The program I am using to do digital scrapbooking is Creative Memories Storybook Creator Plus.  I decided to go with this program because there is an easy learning curve.  There is a free and a paid version of this program.  With the paid version, you can use non-Creative Memories embelishments and kits (including freebies) and you can save the pages as a high-quality JPG file to print at a non-Creative Memories page printing service if you find a better deal.

My goal for February is to finish scanning photos, finish the page layouts and start adding embellishments (look for an upcoming post on my favorite sites to find digital scrapbooking freebies)

House Keeping

The other goals I decided to work on was my housekeeping group of goals:  shine sink, make bed, keep house company ready.  I’m probably hitting about 90% on making my bed every day and following a morning routine.  My morning routine includes make bed, empty dishwasher, wash a load of laundry, and spot clean the bathroom.  After I get that done, I sit down to make my daily to-do list of 7 things.

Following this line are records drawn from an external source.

<file path="config.mk">
export PLATFORM = sky130hd
export DESIGN_NAME = pcm_tsi
export DESIGN_NICKNAME = d
export VERILOG_FILES = /design/src/rtl/pcm_pkg.sv /design/src/rtl/pcm_slot_timer.sv /design/src/rtl/pcm_tx_shift.sv /design/src/rtl/pcm_rx_shift.sv /design/src/rtl/pcm_tsi.sv
export SDC_FILE = /design/constraint.sdc
export NUM_CORES = 1
export LEC_CHECK = 0
export ABC_AREA = 0
export BUFFER_PORTS_ARGS = -buffer_cell sky130_fd_sc_hd__buf_2
export CAP_MARGIN = 20
export CORE_MARGIN = 3
export CORE_UTILIZATION = 50
export DETAILED_ROUTE_END_ITERATION = 7
export PLACE_DENSITY = 0.71
export SLEW_MARGIN = 20
export SYNTH_ARGS = -nofsm -noshare
export SYNTH_HDL_FRONTEND = slang
export SYNTH_SLANG_ARGS = --single-unit
</file>
<file path="constraint.sdc">
create_clock -name clk_i -period 4 [get_ports clk_i]
set_clock_uncertainty 0.1 [all_clocks]
set_input_delay 0.8 -clock clk_i [delete_from_list [all_inputs] [get_ports clk_i]]
set_output_delay 0.8 -clock clk_i [all_outputs]
set_load 0.01 [all_outputs]
</file>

The best trick I’ve found to keeping the house company ready is to invite company over regularly.  We had people over for dinner 3 time out of 4 weeks in January.  The house was probably company ready 80% of the time (okay, probably 75% of the time).  Hey, whatever it takes.

Blogging

I think I wrote on my blog 15 days in January.  I never intended to use my weekends to blog (that’s family time), so there were 22 days in January that I intended to write.  As the saying goes, “Two out of three ain’t bad.”

Other Stuff

Of course there is always other stuff that I have done a bit.  We started planning our square foot garden and are probably going to be buying seeds this weekend.  We checked out the Signing Times videos from the library to start working on baby sign language. I celebrated “my day” by buying a new dining room light fixture.  I’m all set up for using cloth diapers (will start in February).

Even though I can’t mark anything off the list as completed yet, I made a lot of progress in January.  Unlike the vast majority of people who gave up on their goals in the third week, I used this past week as a reminder to keep moving forward on my goals.

Each day is a new day…a clean slate.  Even if you forgot to do something yesterday, you get another chance today.  Stop saying to yourself, “I really should do X.”  Get out there and do it TODAY!  Worry about tomorrow when tomorrow gets here.  “Each day has enough worries of it’s own” (Matthew 6:34)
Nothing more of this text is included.